Here’s a telling data point: Older Americans are more afraid of surviving wealth than of death itself.
And retirees have good reason to worry about the sustainability of their wealth. People are living longer, so the money has to cover a longer period. Worse, the income generated using proven approaches to retirement planning may not cover expenses these days. This means that the elderly have to draw on capital to cover their living expenses.
In today’s economic environment, traditional income investments don’t work.
Years ago, investors in retirement or close to retirement could invest in fixed income assets and count on attractive returns to generate strong and consistent streams of compensation to fund a comfortable retirement. Yields on 10-year Treasury bills in the late 1990s hovered around 6.50%, but sadly, the days of relying exclusively on Treasury yields to fund retirement income are over.
The effect of this fall in rates is considerable: over 20 years, the variation in return for an investment of 1 million dollars in 10-year Treasury bonds is greater than 1 million dollars.
Today’s retirees are being hit hard by falling bond yields — and the picture for Social Security isn’t too rosy either. Currently and in the near future, Social Security benefits are still being paid, but it has been estimated that Social Security funds will be exhausted as early as 2035.
Unfortunately, it appears that the two traditional sources of retirement income – bonds and Social Security – may not be able to adequately meet the needs of current and future retirees. But what if there was another option that could provide a stable and reliable source of income in retirement?
Invest in dividend stocks
As a replacement for low-yielding Treasuries (and other bond options), we believe dividend-paying stocks of high-quality companies offer low-risk, stable and predictable income for investors seeking retirement.
Look for stocks that have paid stable and growing dividends for years (or decades) and have not cut their dividends even during recessions.
One way to identify suitable candidates is to look for stocks with an average dividend yield of 3% and positive average annual dividend growth. Many stocks increase dividends over time, helping to offset the effects of inflation.
Here are three dividend-paying stocks retirees should consider for their nest egg portfolio.

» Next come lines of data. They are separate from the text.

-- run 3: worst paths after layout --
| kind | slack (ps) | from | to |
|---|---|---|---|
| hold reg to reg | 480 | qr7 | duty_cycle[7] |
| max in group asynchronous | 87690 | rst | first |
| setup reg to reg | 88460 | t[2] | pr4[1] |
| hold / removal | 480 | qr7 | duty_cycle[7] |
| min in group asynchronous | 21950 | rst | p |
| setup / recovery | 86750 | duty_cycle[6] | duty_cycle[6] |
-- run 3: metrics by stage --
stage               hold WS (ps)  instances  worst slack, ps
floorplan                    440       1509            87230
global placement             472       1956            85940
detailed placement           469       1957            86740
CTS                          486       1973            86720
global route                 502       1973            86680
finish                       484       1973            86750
This is an optimization exercise on Yosys and OpenROAD, whose aim is small area, a short achievable clock period and few clock cycles per item, not a production implementation. Function was not checked in any run shown here: the RTL went through the layout flow alone.

$ cat flow/flow/run.sh
#!/bin/bash
# Layout flow: the standard synthesis, then the combinational logic
# (everything but the flip-flops, which keep their names and cells) is
# re-mapped by ABC with an area-recovering script; then the standard
# layout from the netlist, with sky130_fd_sc_hd__buf_2 port buffers.
# Every tool's output goes to a log file in this folder.
set -euo pipefail
bash standard.sh synth > flow_synth.log 2>&1
R=orfs/results/sky130hd/angle_frame/base
cp $R/1_2_yosys.v $R/1_2_yosys_standard.v
LIB=$FLOW_HOME/platforms/sky130hd/lib/sky130_fd_sc_hd__tt_025C_1v80.lib
sed -e "s#@IN@#$R/1_2_yosys_standard.v#" -e "s#@OUT@#$R/1_2_yosys.v#" \
    -e "s#@LIB@#$LIB#g" -e "s#@ABC@#flow/resynth.abc#" flow/resynth.ys > resynth.ys
yosys -l yosys_resynth.log -q resynth.ys > /dev/null 2>&1
bash standard.sh BUFFER_PORTS_ARGS="-buffer_cell sky130_fd_sc_hd__buf_2" finish > flow_finish.log 2>&1
$ cat flow/flow/resynth.abc
strash
dch
map -B 0.2
topo
stime -c
upsize -c
dnsize -c
$ cat flow/flow/resynth.ys
read_liberty -overwrite -ignore_miss_func @LIB@
read_verilog -overwrite @IN@
hierarchy -top angle_frame
setattr -mod -set keep_hierarchy 1 sky130_fd_sc_hd__df*
flatten
opt_clean
abc -script @ABC@ -liberty @LIB@ -dont_use sky130_fd_sc_hd__lpflow_bleeder_1 -dont_use sky130_fd_sc_hd__lpflow_clkbufkapwr_1 -dont_use sky130_fd_sc_hd__lpflow_clkbufkapwr_16 -dont_use sky130_fd_sc_hd__lpflow_clkbufkapwr_2 -dont_use sky130_fd_sc_hd__lpflow_clkbufkapwr_4 -dont_use sky130_fd_sc_hd__lpflow_clkbufkapwr_8 -dont_use sky130_fd_sc_hd__lpflow_clkinvkapwr_1 -dont_use sky130_fd_sc_hd__lpflow_clkinvkapwr_16 -dont_use sky130_fd_sc_hd__lpflow_clkinvkapwr_2 -dont_use sky130_fd_sc_hd__lpflow_clkinvkapwr_4 -dont_use sky130_fd_sc_hd__lpflow_clkinvkapwr_8 -dont_use sky130_fd_sc_hd__lpflow_decapkapwr_12 -dont_use sky130_fd_sc_hd__lpflow_decapkapwr_3 -dont_use sky130_fd_sc_hd__lpflow_decapkapwr_4 -dont_use sky130_fd_sc_hd__lpflow_decapkapwr_6 -dont_use sky130_fd_sc_hd__lpflow_decapkapwr_8 -dont_use sky130_fd_sc_hd__lpflow_inputiso0n_1 -dont_use sky130_fd_sc_hd__lpflow_inputiso0p_1 -dont_use sky130_fd_sc_hd__lpflow_inputiso1n_1 -dont_use sky130_fd_sc_hd__lpflow_inputiso1p_1 -dont_use sky130_fd_sc_hd__lpflow_inputisolatch_1 -dont_use sky130_fd_sc_hd__lpflow_isobufsrc_1 -dont_use sky130_fd_sc_hd__lpflow_isobufsrc_16 -dont_use sky130_fd_sc_hd__lpflow_isobufsrc_2 -dont_use sky130_fd_sc_hd__lpflow_isobufsrc_4 -dont_use sky130_fd_sc_hd__lpflow_isobufsrc_8 -dont_use sky130_fd_sc_hd__lpflow_isobufsrckapwr_16 -dont_use sky130_fd_sc_hd__lpflow_lsbuf_lh_hl_isowell_tap_1 -dont_use sky130_fd_sc_hd__lpflow_lsbuf_lh_hl_isowell_tap_2 -dont_use sky130_fd_sc_hd__lpflow_lsbuf_lh_hl_isowell_tap_4 -dont_use sky130_fd_sc_hd__lpflow_lsbuf_lh_isowell_4 -dont_use sky130_fd_sc_hd__lpflow_lsbuf_lh_isowell_tap_1 -dont_use sky130_fd_sc_hd__lpflow_lsbuf_lh_isowell_tap_2 -dont_use sky130_fd_sc_hd__lpflow_lsbuf_lh_isowell_tap_4 -dont_use sky130_fd_sc_hd__probe_p_8 -dont_use sky130_fd_sc_hd__probec_p_8 
opt_clean -purge
hilomap -singleton -hicell sky130_fd_sc_hd__conb_1 HI -locell sky130_fd_sc_hd__conb_1 LO
setundef -zero
splitnets
opt_clean -purge
stat -liberty @LIB@
delete =sky130_fd_sc_hd__*
write_verilog -noattr -noexpr -nohex -nodec @OUT@
$ cat flow/standard.sh
#!/bin/bash
# synth_recipe.tcl (not shown) runs the flow's synth.tcl, then flattens the netlist and writes it again
# the make line also repeats each setting of config.mk as NAME=value (left out here)
make -C /OpenROAD-flow-scripts/flow DESIGN_CONFIG=/design/flow/config.mk WORK_HOME=/design/flow/orfs CLKGATE_MAP_FILE= SYNTH_SCRIPT=/design/flow/synth_recipe.tcl "${@:-finish}"
$ cat flow/config.mk
export PLATFORM = sky130hd
export DESIGN_NAME = angle_frame
export DESIGN_NICKNAME = angle_frame
export VERILOG_FILES = /design/flow/design.v
export SDC_FILE = /design/flow/constraint.sdc
export NUM_CORES = 8
export LEC_CHECK = 0
export CAP_MARGIN = 20
export CORE_MARGIN = 2
export CORE_UTILIZATION = 40
export CTS_BUF_LIST = sky130_fd_sc_hd__clkbuf_16
export CTS_CLUSTER_DIAMETER = 80
export CTS_CLUSTER_SIZE = 24
export SETUP_SLACK_MARGIN = 4.6
export SLEW_MARGIN = 20
export SYNTH_MEMORY_MAX_BITS = 65536
$ cat flow/constraint.sdc
create_clock -name core_clock -period 8.0 [get_ports {clk}]
set_input_delay 1.6000 -clock core_clock [delete_from_list [all_inputs] [get_ports {clk}]]
set_output_delay 1.6000 -clock core_clock [all_outputs]
set_load 0.01 [all_outputs]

Cisco Systems (CSCO – Free report) currently pays a dividend of $0.38 per share, with a dividend yield of 3.1%. This compares to the Computer Industry – Networks return of 0% and the S&P 500 return of 1.67%. The company’s annualized dividend growth over the past year was 2.7%. Check Cisco Systems (CSCO – Free report) dividend history here>>>
Bancorp Republic (RBCAA – Free report) currently pays a dividend of $0.34 per share, with a dividend yield of 3.23% compared to the Banks – Southeast sector yield of 2.06% and the S&P 500 yield. of the company was 10.71% over the past year. Check Republic Bancorp (RBCAA – Free report) dividend history here>>>
Currently paying a dividend of $0.5 per share, Shell (SHEL – Free report) has a dividend yield of 3.53%. This is compared to the return of the international – integrated – oil and gas industry of 2.77% and the current return of the S&P 500. The company’s annualized dividend growth over the past year was 4.17 %. Check the shell (SHEL – Free report) dividend history here>>>
But aren’t stocks generally riskier than bonds?
On the whole, it’s true. But stocks are a broad class, and you can significantly reduce risk by selecting high-quality, dividend-paying stocks that can generate steady, predictable income and can also reduce your portfolio’s volatility relative to the overall stock market.
A silver lining to owning dividend stocks for your retirement portfolio is that many companies, especially blue chip stocks, increase their dividends over time, helping to offset the effects of inflation on your income. potential retirement.
Considering dividend-focused mutual funds or ETFs? Watch out for fees.
If you want to invest in dividends but are considering mutual funds or ETFs rather than stocks, beware of fees. Mutual funds and specialty ETFs can have high fees, which could reduce the overall gains you make from dividends, undermining your dividend income strategy. Be sure to look for low-fee funds if you choose this approach.
Conclusion
Seeking stable, consistent income through dividends can be a smart option for financial security in retirement, whether you’re investing in mutual funds, ETFs or dividend-paying stocks.